Hawaii has been consigned to stay at home, or most residents have, for as much of each day as they can. It’s the tragedy of the pandemic shutdown that the economic fallout of business closures and stay-at-home orders could well push many people out of those homes.
The mission before government, residents and businesses of the islands: Do everything possible to prevent that from happening, if there is any hope of restoring much of what has been lost.
On Friday, Gov. David Ige activated four units of the Hawaii National Guard to help with various civil-support operations to support security efforts, search-and-rescue backup, and help with virus screening and other community mitigation efforts.
That was a threshold event in an unprecedented disaster. It signals that climbing out of this deepening chasm will require all hands on deck. Recovery will be a long-term endeavor.
For most people, this protracted struggle will be financial. Lost business activity has meant lost revenue for employers and, ultimately, layoffs and lost wages for many of those who work.
Considering how many families in Hawaii have a very thin margin of error in the household budget, and precious little in savings, the first missed paycheck means, in all likelihood, a missed housing payment as well.
Hawaii housing costs are especially high, but this is the same pain being felt by families across the country. Congress anticipated that and, after some false starts, managed to kick out an historically robust relief package, the Coronavirus Aid, Relief, and Economic Security Act, now better known as the CARES Act.
The first element is direct payments of some $1,200 per adult. That will be a godsend to many families, who need time to come up with a way to keep the household intact. There is the expanded and enlarged unemployment insurance benefit that will provide a safety net beneath workers who previously had no such assist, and for an extended length of time.
But traffic jams on the phone and website connections to unemployment offices have become rampant, and swamped systems across the country surely mean delays in delivering benefits to many.
There are additional backstops, such as the paycheck protection program providing forgivable loans to businesses that retain or rehire employees. Even those, however, will take time to yield the intended support; applications began only on Friday.
So, what’s to be done about the first-of-the-month mortgage and rent payments owed?
While the substantial aid of the CARES Act is being disseminated, considerable cooperation will be needed from everyone: financial institutions, property owners paying off mortgages and renters needing to pay the landlords’ bills.
There is recognition of this issue at every governmental level, from Uncle Sam on down. Homeowners with mortgages backed by a range of federal programs are eligible for loan forbearance. That means mortgage payments can be postponed for up to one year without fees, penalties, or additional interest.

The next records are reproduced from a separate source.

Context: an optimization exercise on an open-source flow, tuned for small area, a short achievable clock period and few clock cycles. The choices shown serve that exercise and are no tape-out recipe.
No run shown here included a check of the RTL's function; only the layout flow was run.
No activity file was given, so power comes from the tool's default toggle rates.

$ cat flow/design.v
module baton_relay_core (
    input  wire        clk,
    input  wire        rst,
    input  wire [63:0] cfg_turns_required,
    input  wire        cmd_valid,
    output wire        cmd_ready,
    input  wire [1:0]  cmd_op,
    input  wire [7:0]  cmd_seed,
    input  wire        rx_valid,
    output wire        rx_ready,
    input  wire [63:0] rx_data,
    input  wire [3:0]  rx_len,
    input  wire        rx_fin,
    input  wire        offer_valid,
    output wire        offer_ready,
    input  wire [15:0] offer_len,
    output wire        tx_valid,
    input  wire        tx_ready,
    output wire [63:0] tx_data,
    output wire [3:0]  tx_len,
    output wire        tx_fin,
    output wire        tx_last,
    output wire        idle,
    output wire [2:0]  state,
    output wire        role,
    output wire [7:0]  baton_out,
    output wire [7:0]  baton_in,
    output wire [63:0] turn_count,
    output wire [63:0] rx_byte_count,
    output wire [2:0]  close_code,
    output wire        dgram_ready,
    output wire [7:0]  dgram_value
);
    localparam OP_ACCEPT   = 2'd0;
    localparam OP_CONNECT  = 2'd1;
    localparam OP_DEREG    = 2'd2;
    localparam OP_TIMEOUT  = 2'd3;
    localparam S_IDLE   = 3'd0;
    localparam S_READY  = 3'd1;
    localparam S_SENT   = 3'd2;
    localparam S_DONE   = 3'd3;
    localparam S_CLOSED = 3'd5;
    localparam [1:0] CC_SUCCESS   = 2'b00;
    localparam [1:0] CC_MALFORMED = 2'b01;
    localparam [1:0] CC_TIMEOUT   = 2'b10;
    localparam [1:0] CC_NONE      = 2'b11;
    localparam [1:0] D_IDLE = 2'd0;    
    localparam [1:0] D_LEN2 = 2'd1;    
    localparam [1:0] D_BODY = 2'd2;    
    localparam [1:0] D_DONE = 2'd3;    
    reg [2:0]  st;
    reg        role_r;
    reg [7:0]  baton_out_r;
    reg [7:0]  baton_in_r;
    reg        first_seen;
    reg [63:1] tc_hi;           
    reg [63:0] rx_bytes;
    reg [1:0]  cc;
    reg        dgram_ready_r;
    reg [7:0]  dgram_value_r;
    reg [63:1] rq;              
    reg        rc;              
    reg        r257;            
    reg        reached;         
    reg [1:0]  dph;
    reg [13:0] rem;             
    reg        send_q;          
    reg [14:0] fl;              
    reg        tx_busy;
    reg        last_r;          
    reg [15:0] w;               
    reg        fin_o;           
    reg [1:0]  hdr;             
    reg        turn_chk;
    reg        turn_fin;
    reg [7:1]  tc_cin;
    reg [7:1]  rb_cin;
    wire in_idle = !tx_busy && !turn_chk && !turn_fin && (rb_cin == 7'd0);
    assign idle        = in_idle;
    assign cmd_ready   = in_idle;
    assign rx_ready    = in_idle;
    assign offer_ready = in_idle;
    wire tc0 = (st != S_IDLE) && !role_r;
    assign state         = st;
    assign role          = role_r;
    assign baton_out     = baton_out_r;
    assign baton_in      = baton_in_r;
    assign turn_count    = {tc_hi, tc0};
    assign rx_byte_count = rx_bytes;
    assign close_code    = {cc[1], cc[0], cc[1] & cc[0]};
    assign dgram_ready   = dgram_ready_r;
    assign dgram_value   = dgram_value_r;
    wire active = (st != S_IDLE) && (st != S_CLOSED);
    wire cmd_go   = in_idle && cmd_valid;
    wire rx_go    = in_idle && !cmd_valid && rx_valid;
    wire offer_go = in_idle && !cmd_valid && !rx_valid && offer_valid;
    wire [3:0] beat_len = last_r ? w[3:0] : 4'd8;
    wire       beat_fin = last_r && fin_o;
    reg [63:0] beat_data;
    integer i;
    always @(*) begin
        for (i = 0; i < 8; i = i + 1)
            beat_data[i*8 +: 8] = (beat_fin && (i + 1 >= w[3:0])) ? baton_out_r : 8'd0;
        if (hdr[0]) beat_data[7:0]  = 8'h3f;
        if (hdr[1]) beat_data[15:0] = 16'hff7f;
    end
    assign tx_valid = tx_busy;
    assign tx_data  = beat_data;
    assign tx_len   = beat_len;
    assign tx_fin   = beat_fin;
    assign tx_last  = last_r;
    wire beat_go = tx_busy && tx_ready;
    wire [15:0] m = offer_len;
    wire        offer_writes = active && send_q && (m != 16'd0);
    wire        choose = (fl == 15'd0);
    wire        bo_zero = (baton_out_r == 8'd0);
    wire        m_one = (m == 16'd1);
    wire [14:0] len_choice = bo_zero ? 15'd2 : m_one ? 15'd65 : 15'd16386;
    wire [14:0] frame_left = choose ? len_choice : fl;
    wire        m_ge_fl = (m >= {1'b0, fl});
    wire        covers = !choose ? m_ge_fl :
                         bo_zero ? (m[15:1] != 15'd0) : (m >= 16'd16386);
    wire [14:0] fl_sub = (choose ? 15'd16386 : fl) - m[14:0];
    wire [14:0] fl_after = !choose ? fl_sub : bo_zero ? 15'd1 : m_one ? 15'd64 : fl_sub;
    wire [15:0] w_new = covers ? {1'b0, frame_left} : m;
    wire        m_le8 = (m[15:4] == 12'd0) && (m[3:0] <= 4'd8);
    wire        fl_le8 = (fl[14:4] == 11'd0) && (fl[3:0] <= 4'd8);
    wire        last_new = m_le8 || (choose ? bo_zero : fl_le8);
    wire [7:0] b0 = rx_data[7:0];
    wire [7:0] b1 = rx_data[15:8];
    wire [3:0] n  = rx_len;
    reg [14:0] idx;
    always @(*) begin
        case (dph)
        D_IDLE:  idx = b0[6] ? ({1'b0, b0[5:0], b1} + 15'd2) : ({9'd0, b0[5:0]} + 15'd1);
        D_LEN2:  idx = {1'b0, rem[13:8], b0} + 15'd1;
        default: idx = {1'b0, rem};
        endcase
    end
    wire        bad_pfx   = (dph == D_IDLE) && b0[7];
    wire        has_baton = (idx[14:3] == 12'd0) && ({1'b0, idx[2:0]} < n);
    wire        extra     = (idx[14:3] == 12'd0) && ({1'b0, idx[2:0]} + 4'd1 < n);
    wire [7:0]  rx_baton  = rx_data[idx[2:0]*8 +: 8];
    wire [14:0] rem_next  = idx - {11'd0, n};
    wire        pfx_split = (dph == D_IDLE) && b0[6] && (n == 4'd1);
    wire rx_n0      = (n == 4'd0);
    wire rx_close   = rx_n0 ? (rx_fin && (dph == D_LEN2 || dph == D_BODY))
                            : ((dph == D_DONE) || bad_pfx || (has_baton && extra) ||
                               (rx_fin && !has_baton));
    wire rx_turn    = !rx_n0 && (dph != D_DONE) && !bad_pfx && has_baton && !extra;
    wire [7:0]  b          = baton_in_r;
    wire [7:0]  b_plus1    = b + 8'd1;
    wire [7:0]  b_corrupt  = b + 8'd31;
    wire        seq_error  = first_seen && (b != baton_out_r + 8'd1);
    wire [4:0]  m7a        = {2'd0, b[2:0]} + {2'd0, b[5:3]} + {3'd0, b[7:6]};
    wire [3:0]  m7b        = {1'b0, m7a[2:0]} + {2'd0, m7a[4:3]};
    wire        arm_dgram  = role_r ? (m7b == 4'd1 || m7b == 4'd8)
                                    : (m7b == 4'd0 || m7b == 4'd7);
    wire        k_eq_rq    = (tc_hi == rq);
    wire        reached_k  = reached || k_eq_rq;           
    wire        terminal   = rc ? reached : reached_k;    
    wire        k_ge2      = (tc_hi[63:2] != 62'd0);
    wire        k_ge3      = (tc_hi[63:3] != 61'd0) || (tc_hi[2] && tc_hi[1]);
    wire        corrupting = r257 && (role_r ? k_ge3 : k_ge2);    
    wire [63:0] cfg = cfg_turns_required;
    wire        cfg_rc = (cmd_op == OP_CONNECT) || cfg[0];
    wire [4:0]  rxb_lo = {1'b0, rx_bytes[3:0]} + {1'b0, n};
    integer j;
    always @(posedge clk) begin
        if (rst) begin
            st            <= S_IDLE;
            role_r        <= 1'b0;
            baton_out_r   <= 8'd0;
            baton_in_r    <= 8'd0;
            first_seen    <= 1'b0;
            tc_hi         <= 63'd0;
            rx_bytes      <= 64'd0;
            cc            <= CC_NONE;
            dgram_ready_r <= 1'b0;
            dgram_value_r <= 8'd0;
            dph           <= D_IDLE;
            send_q        <= 1'b0;
            fl            <= 15'd0;
            tx_busy       <= 1'b0;
            turn_chk      <= 1'b0;
            turn_fin      <= 1'b0;
            tc_cin        <= 7'd0;
            rb_cin        <= 7'd0;
        end else begin
            if (cmd_go) begin
                case (cmd_op)
                OP_ACCEPT, OP_CONNECT: begin
                    if (st == S_IDLE &&
                        (cmd_op == OP_CONNECT || (cmd_seed >= 8'd1 && cmd_seed <= 8'd128))) begin
                        st            <= S_READY;
                        role_r        <= (cmd_op == OP_CONNECT);
                        baton_out_r   <= (cmd_op == OP_ACCEPT) ? cmd_seed : 8'd0;
                        baton_in_r    <= 8'd0;
                        first_seen    <= 1'b0;
                        rq            <= cfg[63:1];
                        rc            <= cfg_rc;
                        r257          <= (cfg == 64'd257);
                        reached       <= (cfg[63:1] == 63'd0);
                        tc_hi         <= 63'd0;
                        rx_bytes      <= 64'd0;
                        cc            <= CC_NONE;
                        dgram_ready_r <= 1'b0;
                        dgram_value_r <= 8'd0;
                        dph           <= D_IDLE;
                        fl            <= 15'd0;
                        send_q        <= (cmd_op == OP_ACCEPT);
                    end
                end
                OP_DEREG: begin
                    if (st != S_IDLE) begin
                        if (role_r) begin
                            st <= S_CLOSED;
                        end else begin
                            st            <= S_IDLE;
                            role_r        <= 1'b0;
                            baton_out_r   <= 8'd0;
                            baton_in_r    <= 8'd0;
                            first_seen    <= 1'b0;
                            tc_hi         <= 63'd0;
                            rx_bytes      <= 64'd0;
                            cc            <= CC_NONE;
                            dgram_ready_r <= 1'b0;
                            dgram_value_r <= 8'd0;
                            dph           <= D_IDLE;
                            send_q        <= 1'b0;
                            fl            <= 15'd0;
                        end
                    end
                end
                default: begin  
                    if (active) begin
                        st <= S_CLOSED;
                        cc <= CC_TIMEOUT;
                    end
                end
                endcase
            end
            if (rx_go && active) begin
                rx_bytes[3:0] <= rxb_lo[3:0];
                if (rxb_lo[4]) begin
                    rx_bytes[11:4] <= rx_bytes[11:4] + 8'd1;
                    rb_cin[1]      <= (rx_bytes[11:4] == 8'hff);
                end
                if (rx_close) begin
                    st <= S_CLOSED;
                    cc <= CC_MALFORMED;
                end
                if (!rx_n0 && dph != D_DONE && !bad_pfx) begin
                    if (has_baton) begin
                        baton_in_r <= rx_baton;
                        dph        <= D_DONE;
                    end else if (pfx_split) begin
                        dph        <= D_LEN2;
                        rem[13:8]  <= b0[5:0];
                    end else begin
                        dph        <= D_BODY;
                        rem        <= rem_next[13:0];
                    end
                end
                if (rx_turn)
                    turn_chk <= 1'b1;
            end
            for (j = 1; j < 7; j = j + 1) begin
                if (rb_cin[j]) begin
                    rx_bytes[j*8+4 +: 8] <= rx_bytes[j*8+4 +: 8] + 8'd1;
                    rb_cin[j]   <= 1'b0;
                    rb_cin[j+1] <= (rx_bytes[j*8+4 +: 8] == 8'hff);
                end
            end
            if (rb_cin[7]) begin
                rx_bytes[63:60] <= rx_bytes[63:60] + 4'd1;
                rb_cin[7]       <= 1'b0;
            end
            if (offer_go) begin
                tx_busy <= 1'b1;
                hdr     <= 2'b00;
                fin_o   <= 1'b0;
                if (offer_writes) begin
                    w      <= w_new;
                    last_r <= last_new;
                    if (choose)
                        hdr <= bo_zero ? 2'b00 : m_one ? 2'b01 : 2'b10;
                    if (covers) begin
                        fin_o  <= 1'b1;
                        fl     <= 15'd0;
                        send_q <= 1'b0;
                        dph    <= D_IDLE;
                        if (st != S_DONE)
                            st <= S_SENT;
                    end else begin
                        fl     <= fl_after;
                    end
                end else begin
                    w      <= 16'd0;
                    last_r <= 1'b1;
                end
            end
            if (beat_go) begin
                hdr     <= 2'b00;
                w[15:3] <= w[15:3] - 13'd1;
                last_r  <= (w[15:5] == 11'd0) && (!w[4] || w[3:0] == 4'd0);
                if (last_r)
                    tx_busy <= 1'b0;
            end
            if (turn_chk) begin
                turn_chk <= 1'b0;
                if (b == 8'd0) begin
                    st <= S_CLOSED;
                    cc <= CC_SUCCESS;
                end else if (seq_error) begin
                    st <= S_CLOSED;
                    cc <= CC_MALFORMED;
                end else begin
                    first_seen <= 1'b1;
                    if (arm_dgram) begin
                        dgram_ready_r <= 1'b1;
                        dgram_value_r <= b;
                    end
                    tc_hi[8:1] <= tc_hi[8:1] + 8'd1;
                    tc_cin[1]  <= (tc_hi[8:1] == 8'hff);
                    turn_fin   <= 1'b1;
                end
            end
            for (j = 1; j < 7; j = j + 1) begin
                if (tc_cin[j]) begin
                    tc_hi[j*8+1 +: 8] <= tc_hi[j*8+1 +: 8] + 8'd1;
                    tc_cin[j]   <= 1'b0;
                    tc_cin[j+1] <= (tc_hi[j*8+1 +: 8] == 8'hff);
                end
            end
            if (tc_cin[7]) begin
                tc_hi[63:57] <= tc_hi[63:57] + 7'd1;
                tc_cin[7]    <= 1'b0;
            end
            if (turn_fin && tc_cin == 7'd0) begin
                turn_fin <= 1'b0;
                reached  <= reached_k;
                if (terminal) begin
                    baton_out_r <= 8'd0;
                    st          <= S_DONE;
                end else if (corrupting) begin
                    baton_out_r <= (b_corrupt == 8'd0) ? 8'd1 : b_corrupt;
                    st          <= S_SENT;
                end else begin
                    baton_out_r <= b_plus1;
                    st          <= S_SENT;
                end
                send_q <= 1'b1;
                fl     <= 15'd0;
            end
        end
    end
endmodule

These are mortgages backed by the U.S. departments of agriculture, veterans affairs, and housing and urban development, programs such as Section 184a, Fannie Mae or Freddie Mac.
Those who qualify for forbearance should contact mortgage servicing agencies quickly to seek it out and strongly consider passing on at least some of the relief to any tenants. There is also a foreclosure eviction moratorium in effect until May 17, 2020.
Hawaii U.S. Sen. Brian Schatz has compiled an online resource guide for those concerned about these housing payments (schatz.senate.gov/coronavirus/assistance-for-homeowners-and-renters). There are links to fact sheets on unemployment insurance, direct payments, tax relief and small business support, all of which ultimately provides needed relief.
At the state level, Ige’s emergency proclamations activate a section of the Hawaii Revised Statutes barring an eviction “except for a breach of a material term of a rental agreement or lease, or if the unit is unfit for occupancy.”
Rent is still payable, though, and it’s incumbent on the tenant facing financial loss to speak with the landlord immediately and see if forbearance or a partial payment plan can be negotiated.
There are more targeted actions being taken to offset the economic collapse. On March 24, the Hawaiian Homes Commission approved a six-month mortgage deferral plan for Native Hawaiian homesteaders, as an example of specific allowances being made.
And in the private sector, banks and lenders are offering various temporary allowances for deferment or forbearance on loans. Those with pending trouble on their housing payments have to reach out.
Rebuilding likely will be a halting process extending out for months or years, as individuals re-establish their financial security. Making this possible will require contribution and sacrifice from everyone, to avoid an economic disintegration that will take decades to reverse.